SETAC's very successful World Congress in Berlin in May last year preceded the United Nations Conference on Sustainable Development, referred to as the Rio+20 summit, held in Rio de Janeiro, Brazil in June. SETAC's strong multidisciplinary, even transdisciplinary, approach to the sustainability agenda can only reinforce the scientific underpinnings of Rio+20 next steps. Linking a range of demonstrated SETAC areas of expertise has contributed to elevating technical and policy discussions and advancing the science supporting new and emerging sustainable environmental practices.

Against this backdrop of the common global effort, now well into its third decade, SETAC has a broad mission to explore new science, new environmental practices, and to encourage dialogue between the science, social science, and political sciences communities. The planet perhaps faces its most dynamic and difficult environmental phase in recorded history, and individual and collective work by SETAC members is crucial to deepening scientific understanding and supporting regulatory policy and business practices on all continents.

There is much more to the Society's effort than simply tackling the broad challenges of addressing sustainability, both scientifically and in our day-to-day lives. SETAC activities are multidimensional around the world. The Society is continually responding to the needs for improved science education in the classroom, the development of scientific research programs, and the exploration of environmental conditions in our water, air, and on land.
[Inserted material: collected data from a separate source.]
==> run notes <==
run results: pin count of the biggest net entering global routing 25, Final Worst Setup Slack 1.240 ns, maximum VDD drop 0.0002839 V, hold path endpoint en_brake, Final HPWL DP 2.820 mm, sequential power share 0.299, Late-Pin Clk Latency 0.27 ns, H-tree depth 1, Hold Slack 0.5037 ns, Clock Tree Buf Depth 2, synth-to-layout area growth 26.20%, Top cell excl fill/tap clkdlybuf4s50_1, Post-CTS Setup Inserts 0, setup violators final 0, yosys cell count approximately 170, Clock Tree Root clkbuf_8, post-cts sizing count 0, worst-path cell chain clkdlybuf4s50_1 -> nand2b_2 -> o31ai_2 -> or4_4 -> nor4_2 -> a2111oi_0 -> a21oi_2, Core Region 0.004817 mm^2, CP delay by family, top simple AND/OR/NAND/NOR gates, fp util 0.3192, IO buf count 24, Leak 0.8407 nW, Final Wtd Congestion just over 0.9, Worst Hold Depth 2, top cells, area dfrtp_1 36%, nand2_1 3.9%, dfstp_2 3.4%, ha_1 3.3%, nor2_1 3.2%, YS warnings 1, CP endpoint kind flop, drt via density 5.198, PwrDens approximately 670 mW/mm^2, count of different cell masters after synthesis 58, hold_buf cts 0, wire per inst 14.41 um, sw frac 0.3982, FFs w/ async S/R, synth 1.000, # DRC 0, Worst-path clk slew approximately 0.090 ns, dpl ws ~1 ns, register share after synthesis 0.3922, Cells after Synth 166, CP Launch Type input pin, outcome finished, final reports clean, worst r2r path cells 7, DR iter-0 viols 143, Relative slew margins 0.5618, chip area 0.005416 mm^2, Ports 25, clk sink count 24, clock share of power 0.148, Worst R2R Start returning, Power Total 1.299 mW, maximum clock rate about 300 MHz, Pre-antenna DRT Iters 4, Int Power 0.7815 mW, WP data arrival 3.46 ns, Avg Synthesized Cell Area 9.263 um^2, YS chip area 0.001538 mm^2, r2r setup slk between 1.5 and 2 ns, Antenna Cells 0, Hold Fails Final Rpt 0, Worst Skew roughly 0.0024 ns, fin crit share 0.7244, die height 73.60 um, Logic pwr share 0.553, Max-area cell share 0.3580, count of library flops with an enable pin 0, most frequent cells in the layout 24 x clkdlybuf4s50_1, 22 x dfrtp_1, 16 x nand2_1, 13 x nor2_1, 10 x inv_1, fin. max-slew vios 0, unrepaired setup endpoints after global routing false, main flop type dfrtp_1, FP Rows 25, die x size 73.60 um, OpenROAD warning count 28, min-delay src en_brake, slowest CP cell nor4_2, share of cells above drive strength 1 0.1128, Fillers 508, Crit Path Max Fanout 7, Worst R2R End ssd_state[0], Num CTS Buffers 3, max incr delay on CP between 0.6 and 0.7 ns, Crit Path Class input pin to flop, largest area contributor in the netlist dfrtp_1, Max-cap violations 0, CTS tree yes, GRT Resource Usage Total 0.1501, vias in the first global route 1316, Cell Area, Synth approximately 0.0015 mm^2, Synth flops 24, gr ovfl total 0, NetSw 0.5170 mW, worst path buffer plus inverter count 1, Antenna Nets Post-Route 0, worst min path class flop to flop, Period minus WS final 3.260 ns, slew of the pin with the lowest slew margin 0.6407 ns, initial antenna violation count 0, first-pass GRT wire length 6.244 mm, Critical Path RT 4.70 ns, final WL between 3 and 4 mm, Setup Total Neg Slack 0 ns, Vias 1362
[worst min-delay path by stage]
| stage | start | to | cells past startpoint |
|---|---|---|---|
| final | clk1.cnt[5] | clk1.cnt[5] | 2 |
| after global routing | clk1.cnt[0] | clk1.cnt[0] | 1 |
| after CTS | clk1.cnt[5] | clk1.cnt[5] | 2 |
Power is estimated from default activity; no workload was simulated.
**design/flow/run.sh**
```bash
#!/bin/bash
# OpenROAD 26Q1-2900-gdf79404cd8, Yosys 0.63+post, stock flow scripts
make -C /OpenROAD-flow-scripts/flow DESIGN_CONFIG=/design/flow/config.mk WORK_HOME=/design/flow/orfs finish
```
**design/flow/constraint.sdc**
```tcl
current_design demux_2_1

set clk_period 1.0
set clk_io_pct 0.2

create_clock -name clk0 -period $clk_period

set non_clock_inputs [all_inputs -no_clocks]
set_input_delay [expr $clk_period * $clk_io_pct] -clock clk0 $non_clock_inputs
set_output_delay [expr $clk_period * $clk_io_pct] -clock clk0 [all_outputs]
```
**design/flow/config.mk**
```make
export PLATFORM = sky130hd
export DESIGN_NAME = demux_2_1
export DESIGN_NICKNAME = demux_2_1
export VERILOG_FILES = /design/flow/design.v
export SDC_FILE = /design/flow/constraint.sdc
export NUM_CORES = 4
export LEC_CHECK = 1
export CORE_AREA = 10 10 70 70
export DIE_AREA = 0 0 80 80
```
<file path="./run.sh">
#!/bin/bash
# OpenROAD 26Q1-2900-gdf79404cd8, Yosys 0.63+post, stock flow scripts
make -C /OpenROAD-flow-scripts/flow DESIGN_CONFIG=/design/flow/config.mk WORK_HOME=/design/flow/orfs finish
</file>
<file path="./config.mk">
export PLATFORM = sky130hd
export DESIGN_NAME = ram
export DESIGN_NICKNAME = ram
export VERILOG_FILES = /design/flow/design.v
export SDC_FILE = /design/flow/constraint.sdc
export NUM_CORES = 4
export LEC_CHECK = 1
export CORE_UTILIZATION = 30
</file>
<file path="./constraint.sdc">
current_design ram

set clk_period 8.9
set clk_io_pct 0.2

create_clock -name clk0 -period $clk_period [get_ports {clk}]

set non_clock_inputs [all_inputs -no_clocks]
set_input_delay [expr $clk_period * $clk_io_pct] -clock clk0 $non_clock_inputs
set_output_delay [expr $clk_period * $clk_io_pct] -clock clk0 [all_outputs]
</file>
<file path="./design.v">
module ram(
  input [7:0]data_in, 
  input [7:0]ram_addr,
  input clk, wr,
  output reg [7:0]data_out);
  reg [7:0]mem[0:255];
  always @(posedge clk)
    begin
      if(!wr)
        data_out<=mem[ram_addr];
    end
  always @ (posedge clk)
    if(wr)
      mem[ram_addr]<=data_in;
endmodule
</file>
==> GITHUB_STEP_SUMMARY <==
## PnR job results

| Metric | Value |
|---|---|
| Status | complete, no violations |
| HPWL Detailed | roughly 110000 um |
| Routability Congestion | approximately 0.86 |
| DR top layer | met5 |
| Fin crit period | 5.51 ns |
| Clk root buf | clkbuf_16 |
| HP Class | flip-flop to flip-flop |
| Final setup viols | 0 |
| Die height | between 500 and 600 um |
| Max-cap viol count | 0 |
| Tightest Pin Transition | between 1 and 1.5 ns |
| Synth Warn # | 1 |
| Number of global-route vias before repair | approximately 41000 |
| Setup TNS | 0 ns |
| Period utilisation layout | between 60% and 70% |
| Post-route clock skew | between 0.04 and 0.05 ns |
| PwrDens | about 220 nW/um2 |
| Worst VDD drop | about 0.00018 V |
| Hold Path Cell Cnt | 5 |
| Leakage | 26.6 nW |
| CTS buffer count | 198 |
| FP Rows | ~190 |
| Mapped cell area | between 70000 and 80000 um2 |
| Worst r2r path cells | 5 |
| Number of vias per cell | 5.04 |
| Cell mode on critical path | buf_12 |
| Remaining DRCs | 0 |
| Fmax | roughly 0.18 GHz |
| Crit path max fanout | 65 |
| Slew Limit Fails | 0 |
| Synthesized flop and latch total | 2056 |
| Final tally of hold violations | 0 |
| Initial drt markers | 2480 |
| Core area | approximately 260000 um2 |
| Clk slew on worst S/H paths | ~0.060 ns |
| Unrepaired setup endpoints after global routing | no |
| Clk buf depth | 3 |
| Sw power | roughly 0.0041 W |
| Final core occ | 34.5% |
| Critical Path RT | 9.42 ns |
| CP bufs+invs | 3 |
| Vias | around 37000 |
| Final antenna-violating net count | 0 |
| Internal power | between 0.015 and 0.02 W |
| Max stage delay on crit path | 1.26 ns |
| CP Depth | 8 |
| Global-route wire length before repair | 282000 um |
| Initial antenna violation count | 8 |
| Router iterations before antenna repair | 5 |
| Clk latency late pin | about 0.85 ns |
| Post-Route WL | ~190000 um |
| Chip width | approximately 500 um |
| PortBufs | 25 |
| Seq/Total Area, Yosys | 78.6% |
| Met1 Wirelength | about 63000 um |
| Ys cells | ~3500 |
| Crit. End Element | flip-flop |
| Fill count | between 20000 and 25000 |
| Inst Count DP | roughly 7000 |
| Critical path arrival | roughly 6.0 ns |
| Routed wl met2 | about 91000 um |
| Cts hold-fix bufs | 0 |
| Critical path, cell by cell | buf_8 > buf_12 > buf_12 > mux4_2 > a22oi_1 > a21oi_1 > o41ai_1 > nand4_1 |
| Clock share of power | 40.9% |
| Count of tool warnings | 42 |
| Setup bufs post-CTS | 0 |
| Largest net degree at the start of global routing | between 100 and 150 |
| Top delay family on crit path | AND-OR/OR-AND gates |
| Slowest cell on the critical path | o41ai_1 |
| Floorplan-stage core utilization | 30.2% |
| Die area | about 260000 um2 |
| Final cell count without fillers | around 7400 |
| Layout cell share with drive strength beyond 1 | around 25% |
| Area growth syn-to-layout | 14.2% |
| Yosys stat chip area | 78500 um2 |
| CTS tree | yes |
| Avg Cell Area, Syn | 22.2 um2 |
| WS Path Type | input port to flip-flop |
| DR WL/cell | around 26 um |
| Comb power frac | between 4 and 5% |
| Cell Type Count | 20 |
| CP startpoint kind | input port |
| CTS Sinks | around 2100 |
| Met3 Wirelength | approximately 30000 um |
| Slew margin rel. | just over 7% |
| H-tree depth | 4 |
| Grt total ovfl | 0 |
| Total global-route track usage | approximately 16% |
| I/O pins | 26 |
| Resized cells post-CTS | 0 |
| Reg power frac | a little over half |
| Sw Ratio | roughly a fifth |
| Synthesized netlist cell count | approximately 3500 |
Our technical meetings, workshops, and peer-reviewed journals are popular forums for the dissemination of the knowledge gained by our members.
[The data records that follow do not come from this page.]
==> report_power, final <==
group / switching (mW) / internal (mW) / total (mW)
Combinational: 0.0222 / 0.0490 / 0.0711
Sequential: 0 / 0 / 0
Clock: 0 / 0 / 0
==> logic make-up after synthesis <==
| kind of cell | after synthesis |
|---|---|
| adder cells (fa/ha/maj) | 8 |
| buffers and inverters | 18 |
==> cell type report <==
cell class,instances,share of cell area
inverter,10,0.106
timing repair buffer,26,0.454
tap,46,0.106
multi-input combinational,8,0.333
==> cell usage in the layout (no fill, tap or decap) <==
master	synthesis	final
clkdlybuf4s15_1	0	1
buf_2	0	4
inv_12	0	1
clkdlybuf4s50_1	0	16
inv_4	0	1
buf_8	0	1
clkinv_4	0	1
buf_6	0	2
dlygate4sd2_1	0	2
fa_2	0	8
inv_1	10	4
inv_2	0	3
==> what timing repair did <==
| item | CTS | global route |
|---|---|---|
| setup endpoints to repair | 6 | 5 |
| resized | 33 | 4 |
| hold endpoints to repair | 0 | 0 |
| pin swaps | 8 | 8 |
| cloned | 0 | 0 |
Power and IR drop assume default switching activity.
--- ./config.mk ---
export PLATFORM = sky130hd
export DESIGN_NAME = alu8bit
export DESIGN_NICKNAME = alu8bit
export VERILOG_FILES = /design/flow/design.v
export SDC_FILE = /design/flow/constraint.sdc
export NUM_CORES = 4
export LEC_CHECK = 1
export CORE_UTILIZATION = 50
--- ./design.v ---
`timescale 1ns / 1ps
module adder1bit(
	input wire a,
	input wire b,
	input wire cin,
	output wire sum,
	output wire cout
	);
	assign sum = ((a ^ b) ^ cin);
	assign cout = (a & b)  |  (a & cin)  |  (b & cin);
endmodule
`timescale 1ns / 1ps
module adder8bit(
    input wire [7:0] a,
    input wire [7:0] b,
    output wire [7:0] sum,
    output wire carry,
	 output wire overflow
    );
	wire cin;
	wire ripple0;
	wire ripple1;
	wire ripple2;
	wire ripple3;
	wire ripple4;
	wire ripple5;
	wire ripple6;
	assign cin = 1'b0;
	adder1bit a0( .a(a[0]), .b(b[0]), .cin(cin),     .sum(sum[0]), .cout(ripple0) );
	adder1bit a1( .a(a[1]), .b(b[1]), .cin(ripple0), .sum(sum[1]), .cout(ripple1) );
	adder1bit a2( .a(a[2]), .b(b[2]), .cin(ripple1), .sum(sum[2]), .cout(ripple2) );
	adder1bit a3( .a(a[3]), .b(b[3]), .cin(ripple2), .sum(sum[3]), .cout(ripple3) );
	adder1bit a4( .a(a[4]), .b(b[4]), .cin(ripple3), .sum(sum[4]), .cout(ripple4) );
	adder1bit a5( .a(a[5]), .b(b[5]), .cin(ripple4), .sum(sum[5]), .cout(ripple5) );
	adder1bit a6( .a(a[6]), .b(b[6]), .cin(ripple5), .sum(sum[6]), .cout(ripple6) );
	adder1bit a7( .a(a[7]), .b(b[7]), .cin(ripple6), .sum(sum[7]), .cout(carry) );
	or overflow_detect(overflow, carry, ripple6);
endmodule
==> flow/design.v <==
`timescale 1ns / 1ps
module uart
 #(parameter clks_per_bit = 868)
(
    input clk_100MHz,        
    input reset,             
    input rx,                
    input tx_start,
    input [7:0] i_data_byte,
    output tx,
    output tx_done,
    output [7:0] o_data_byte,
    output o_data_ready
    );
        uart_receiver
        #(
            .clks_per_bit(clks_per_bit)
         )
         UART_RX_UNIT
         (
            .clk(clk_100MHz),
            .reset(reset),
            .i_rx(rx),
            .o_data_ready(o_data_ready),
            .o_data_byte(o_data_byte)
         );
       uart_transmitter
         #(.clks_per_bit(clks_per_bit))
       UART_TX_UNIT
         (
            .clk(clk_100MHz),
            .reset(reset),
            .tx_start(tx_start),
            .i_data_byte(i_data_byte),
            .tx_done(tx_done),
            .tx(tx)
         ); 
endmodule
`timescale 1ns / 1ps
module uart_receiver
 #(parameter clks_per_bit = 868)
(
  input clk,
  input reset,
  input i_rx,
  output o_data_ready,
  output [7:0] o_data_byte
 );
  localparam   idle = 2'b00,
               start = 2'b01,
               data_state = 2'b10,
               stop = 2'b11;
  reg [1:0] state;
  reg [9:0] counter;
  reg [2:0] bit_index;
  reg       data_ready;
  reg [7:0] data_byte;
  reg rx, rx_buffer;
  assign o_data_ready = data_ready;
  assign o_data_byte = data_byte;
  always @(posedge clk)
    begin
    rx_buffer <= i_rx;
    rx        <= rx_buffer;
    end
  always @(posedge clk, posedge reset)
    begin
      if (reset)
        begin
        state <= idle;
        counter <= 0;
        bit_index <= 0;
        data_ready <= 0;
        data_byte <= 0;
        end
      else
    case(state)
      idle:
      begin
      data_ready <= 0;
      counter <= 0;
      bit_index <= 0;
      if (~rx)
      begin
        state <= start;
      end  
      else
        state <= idle;  
      end
      start:
      begin
        if (counter == (clks_per_bit/2 - 1) )
          begin
          if(rx == 0)
            begin
            counter <= 0;
            state <= data_state;
            end
          else
            state <= idle;   
          end
        else
          begin
          counter <= counter + 1;
          state <= start;
          end
      end
      data_state:
      begin
        if(counter < clks_per_bit - 1 )
          begin
          counter <= counter + 1;
          state <= data_state;
          end
        else
          begin
          counter <= 0;
          data_byte[bit_index] <= rx;
          if (bit_index < 7)
            begin
            bit_index <= bit_index + 1;
            state <= data_state;
            end
          else
            begin
            state <= stop;
            end
          end
      end
      stop:
      begin
        if(counter < clks_per_bit - 1 )
          begin
          counter <= counter + 1;
          state <= stop;
          end
        else
          begin
          data_ready <= 1;
          state <= idle;
          end  
      end
      default:
        state <= idle;
    endcase
  end    
endmodule
`timescale 1ns / 1ps
module uart_transmitter
 #(parameter clks_per_bit = 868)
(
  input clk,
  input tx_start,
  input reset,
  input [7:0] i_data_byte,
  output reg tx_done,
  output reg tx
 );
  localparam   idle = 2'b00,
               start = 2'b01,
               data_state = 2'b10,
               stop = 2'b11;
  reg [1:0] state;
  reg [9:0] counter;
  reg [2:0] bit_index;
  reg [7:0] data_byte; 
    always @(posedge clk, posedge reset)
    begin
      if (reset)
        begin
        state <= idle;
        counter <= 0;
        bit_index <= 0;
        data_byte <= 0;
        end
      else
        case(state)
          idle:
            begin
              tx <= 1;
              counter <= 0;
              tx_done <= 0;
              bit_index <= 0;
              if (tx_start)
                begin
                data_byte <= i_data_byte;
                state <= start;
                end
              else
                state <= idle;
            end 
            start:
              begin
                tx <= 0;
                if (counter < clks_per_bit - 1)
                  begin
                  counter <= counter + 1;
                  state <= start;
                  end
                else
                  begin
                  counter <= 0;
                  state <= data_state;
                  end    
              end
              data_state: 
                begin
                tx <= data_byte[bit_index];
                if (counter < clks_per_bit - 1)
                  begin
                  counter <= counter + 1;
                  state <= data_state;
                  end
                else
                  begin
                    counter <= 0;
                    if (bit_index < 7)
                      begin
                        bit_index <= bit_index + 1;
                        state <= data_state;
                      end
                    else
                      begin
                      state <= stop;
                      end    
                  end  
                end
                stop:
                  begin
                    tx <= 1;
                    if (counter < clks_per_bit - 1)
                      begin
                      counter <= counter + 1;
                      state <= stop;
                      end
                    else
                      begin
                      tx_done <= 1;
                      state <= idle;
                      end  
                  end
    endcase
  end                 
endmodule
==> flow/run.sh <==
#!/bin/bash
# OpenROAD 26Q1-2900-gdf79404cd8, Yosys 0.63+post, stock flow scripts
make -C /OpenROAD-flow-scripts/flow DESIGN_CONFIG=/design/flow/config.mk WORK_HOME=/design/flow/orfs finish
==> flow/config.mk <==
export PLATFORM = sky130hd
export DESIGN_NAME = uart
export DESIGN_NICKNAME = uart
export VERILOG_FILES = /design/flow/design.v
export SDC_FILE = /design/flow/constraint.sdc
export NUM_CORES = 4
export LEC_CHECK = 1
export CORE_UTILIZATION = 30
==> flow/constraint.sdc <==
current_design uart

set clk_period 4.3
set clk_io_pct 0.2

create_clock -name clk0 -period $clk_period [get_ports {clk_100MHz}]

set non_clock_inputs [all_inputs -no_clocks]
set_input_delay [expr $clk_period * $clk_io_pct] -clock clk0 $non_clock_inputs
set_output_delay [expr $clk_period * $clk_io_pct] -clock clk0 [all_outputs]
==> flow_metrics.env <==
# yosys + openroad results
export IMPL_grt_usage_pct=12.47
export IMPL_fin_skew_ns=0.008359
export IMPL_numCtsBuffers=5
export IMPL_final_setup_worst_slack_ns=1.903
export IMPL_top_cell="dfrtp_1"
export IMPL_drc_errors=0
export IMPL_syn_inst=297
export IMPL_io_buffer_count=22
export IMPL_die_h_um=100.2
export IMPL_avgViaCountPerCell=5.011
export IMPL_clkTransAtPathRegs_ns=0.10
export IMPL_ff2ff_path_depth=7
export IMPL_hp_start="UART_RX_UNIT.rx_buffer"
export IMPL_warning_count=28
export IMPL_htree_levels=2
export IMPL_ios=23
export IMPL_rsz0062_at_grt="false"
export IMPL_die_area_mm2=0.01004
export IMPL_gp_congestion=0.8608
export IMPL_core_area_mm2=0.009284
export IMPL_crit_path_end_kind="register"
export IMPL_async_flop_share_pct=92.73
export IMPL_ys_types=49
export IMPL_yosysSeqAreaShare_pct=47.66
export IMPL_cts_tree="built"
export IMPL_firstDrtPassIters=4
export IMPL_fp_util_pct=31.16
export IMPL_period_minus_slack_ns=2.397
export IMPL_ys_cells=297
export IMPL_cts_sinks=55
export IMPL_grt_max_degree=41
export IMPL_swShare_pct=18.97
export IMPL_setup_tns_ns=0
export IMPL_finalHoldViolCount=0
export IMPL_fp_dieW_um=100.2
export IMPL_vdd_drop_max_v=0.0001312
export IMPL_cts_path_max_buffers=2
export IMPL_min_path_type="reg2reg"
export IMPL_pwr_share_comb_pct=3.6
export IMPL_seq_power_share_pct=55.4
export IMPL_wl_per_cell_um=12.31
export IMPL_p_int_mw=0.7828
export IMPL_timing_final_crit_share_pct=55.74
export IMPL_cts_resized_gates=0
export IMPL_post_cts_buffers=0
export IMPL_stdcell_count=445
export IMPL_area_growth_syn_to_layout_pct=16.05
export IMPL_r2r_end="UART_RX_UNIT.counter[9]"
export IMPL_yosysChipArea_mm2=0.002893
export IMPL_yosysTopAreaCellShare_pct=42.39
export IMPL_clk_latency_ns=0.31
export IMPL_endpoint="UART_RX_UNIT.counter[9]"
export IMPL_p_leak_nw=1.356
export IMPL_critical_path_arrival_ns=2.56
export IMPL_crit_path_start_kind="register"
export IMPL_clockRootBuffer="clkbuf_8"
export IMPL_numSynthFlops=55
export IMPL_synth_avg_cell_area_um2=9.740
export IMPL_fin_util_pct=36.16
export IMPL_top_area_cell="dfrtp_1"
export IMPL_slew_headroom_pct=57.51
export IMPL_antenna_left=0
export IMPL_finalSetupViolations=0
export IMPL_hold_buffers=0
export IMPL_syn_area_mm2=0.002893
export IMPL_placedCellCount=437
export IMPL_critPathKind="reg2reg"
export IMPL_top_cells_by_area="dfrtp_1 42%, mux2_2 5.1%, nand2_1 4.4%"
export IMPL_ys_warn_count=2
export IMPL_num_vias=2230
export IMPL_post_place_ws_ns=1.937
export IMPL_status="finished clean"
export IMPL_wl_um=5479
export IMPL_fp_row_count=35
export IMPL_drv_cap=0
export IMPL_r2r_start="UART_RX_UNIT.counter[1]"
export IMPL_fmax_mhz=417.2
export IMPL_slew_violations=0
export IMPL_grt_pass1_vias=2177
export IMPL_antennaDiodeCount=0
export IMPL_grt_pass1_wl_um=10120
export IMPL_top_cells_by_count="49 x dfrtp_1, 34 x nand2_1, 21 x a21oi_1, 21 x nor2_1, 19 x o21ai_0"
export IMPL_cp_max_fo=9
export IMPL_p_switching_mw=0.1832
export IMPL_crit_start="UART_RX_UNIT.counter[1]"
export IMPL_cp_required_ns=4.47
export IMPL_dpl_hpwl_um=3739
export IMPL_tightest_slew_ns=0.6339
export IMPL_pwr_share_clk_pct=41.1
export IMPL_edf_count=2
export IMPL_power_density_mw_per_mm2=287.8
export IMPL_synth_main_ff_cell="dfrtp_1"
export IMPL_drt_iter0_drc=89
export IMPL_grt_overflow=0
export IMPL_drive_above_1_share_pct=11.08
export IMPL_reg2reg_slack_ns=1.90
export IMPL_antenna_found_initial=0
==> logic make-up after synthesis <==
| family | after synthesis | synth area share (%) |
|---|---|---|
| muxes | 16 | 6.964 |
| xor gates and xnor gates | 7 | 2.119 |
| adders and majority gates | 7 | 3.028 |
| AOI/OAI and AO/OA | 69 | 14.92 |
| buffers and inverters | 22 | 3.416 |
| DFF | 55 | 47.66 |
| and+or+nand+nor | 121 | 21.89 |
==> through the flow <==
stage               area [um^2]  power (mW)  hold slack [ns]
floorplan                  2893      0.5627           0.3096
global placement           3224      0.5809           0.3121
detailed placement         3224      0.5813           0.3144
CTS                        3357      0.9864           0.3406
global route               3357       1.012           0.3584
finish                     3357      0.9660           0.3358
==> power groups by stage <==
stage / Combinational, mW / Clock [mW] / Sequential, mW
6_report: 0.0344 / 0.397 / 0.535
4_1_cts: 0.0361 / 0.415 / 0.535
5_1_grt: 0.0393 / 0.435 / 0.537
==> worst min-delay path by stage <==
| stage | to | slack, ns | cells after the start |
|---|---|---|---|
| finish | UART_RX_UNIT.rx | 0.34 | 0 |
| global route | UART_RX_UNIT.rx | 0.36 | 0 |
| CTS | UART_RX_UNIT.rx | 0.34 | 0 |
==> final cells by class <==
class,instances,area [um^2]
well taps,129,161.4
clock buffers,6,72.57
repair buffers,24,235.2
multi-input cells,220,1415
clock inverters,2,60.06
inverters,9,33.78
fillers,941,5927
flip-flops and latches,55,1379
==> registers in the layout (all words and copies together), names as in the netlist <==
register and flops:
UART_TX_UNIT.tx 1, UART_RX_UNIT.rx_buffer 1, UART_TX_UNIT.counter 10, UART_TX_UNIT.state 4, UART_RX_UNIT.bit_index 3, UART_TX_UNIT.bit_index 3, UART_RX_UNIT.data_byte 8, UART_RX_UNIT.rx 1
UART_RX_UNIT.data_ready 1, UART_TX_UNIT.tx_done 1, UART_RX_UNIT.counter 10, UART_TX_UNIT.data_byte 8, UART_RX_UNIT.state 4
==> cell usage in the layout, fill, tap and decap left out, types with 6 or more instances in the layout <==
cell	synthesis	final
xnor2_1	6	6
a21oi_1	21	21
inv_1	9	8
o21ai_0	19	19
clkdlybuf4s50_1	0	22
mux2_2	13	13
a211oi_1	6	6
nand3_1	17	17
nand2_1	34	34
dfrtp_1	49	49
nor2_1	21	21
ha_1	7	7
nand4_1	9	9
o31ai_1	7	7
==> layer usage <==
layer  global-route usage (%)  vias up  wire [um]
met1                    19.73     1073       2725
met3                    2.054        8        156
met4                    2.118        0         95
met2                    18.86       26       2501
met5                        0        -          0
li1                         -     1123          -
==> worst max-delay path: stages, from the launching register on <==
cell and delay (ns):
dfrtp_1 0.42, inv_1 0.07, ha_1 0.12, or4b_4 0.46, o31ai_1 0.28, nand3_1 0.17, nor3_2 0.58, o31ai_1 0.15
Power figures rest on the tool's default switching activity, not on a simulated workload.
The Society is particularly proud of the strong growth in membership in our newest geographic regions—Asia Pacific, Latin America and, most recently, Africa. We are providing the forums needed to build new bonds between individual scientists, scientific organizations, environmental agencies, and businesses within regions and between the different regions around the world. This growing cadre of business leaders, top scientists, and policy makers are connecting different world views to their own regional and local environmental discussions and needs.

In 2013, SETAC regional meetings will be held in Buenos Aires, Argentina, and in Lusaka, Nigeria. SETAC Asia/Pacific will again hold a major country-focused conference in Hanoi, Vietnam. The Europe and North America annual regional conferences will be held in Glasgow, Scotland, and Nashville, Tennessee, USA. At each meeting, we strive to support SETAC scientists charged with confronting both ongoing and emerging environmental challenges facing these regions. In South America, for example, SETAC scientists are exploring sustainable remediation practices to address soil and groundwater contamination. Some Asian countries are embracing programs similar to the US Superfund program to fund the costs of chemical cleanup of farmlands, gas stations, and abandoned factories. And, in Africa, the environment is facing increasing pressures from the rapid economic development underway in several regions of the continent.

The broad internal networking for which SETAC is well known and greatly respected further strengthens this concerted effort. Such professional linkages will no doubt have an important and positive impact for many countries and localities. SETAC has charged Integrated Environmental Assessment and Management (IEAM) with the responsibility of supporting the activities of members working earnestly to address these pressing environmental challenges.

At the same time, this is an exciting time for IEAM as a published journal. Imagination and innovation are the journal's watchwords, and communicating outstanding science is the critical mission. This year, look for new insights into Life Cycle and Sustainability. The journal is working hard to connect to the community of outstanding life cycle scientists and experts working within SETAC and collaboratively with other organizations.

IEAM is also planning to publish several special series in 2013. Topics range from the results of a watershed cumulative effects assessment, the 2012 SETAC Special Science Symposium on Ecosystem Services, SETAC Europe's 18th Life Cycle Case Study Symposium, new challenges in ecological risk assessment, the recommendations from a passive sampling devices workshop, and the results of the baseline ecological risk assessment addressing the US (Tennessee Valley Authority) Kingston coal ash accident.

Increasingly, environment agencies are looking to scientists and environmental professionals to provide long-term, cost-effective solutions and to produce the science upon which recommendations are made. This is a space that SETAC and its members have filled for decades and can now fill on a truly global basis. IEAM will play its important role and we welcome your interest and scientific research contributions.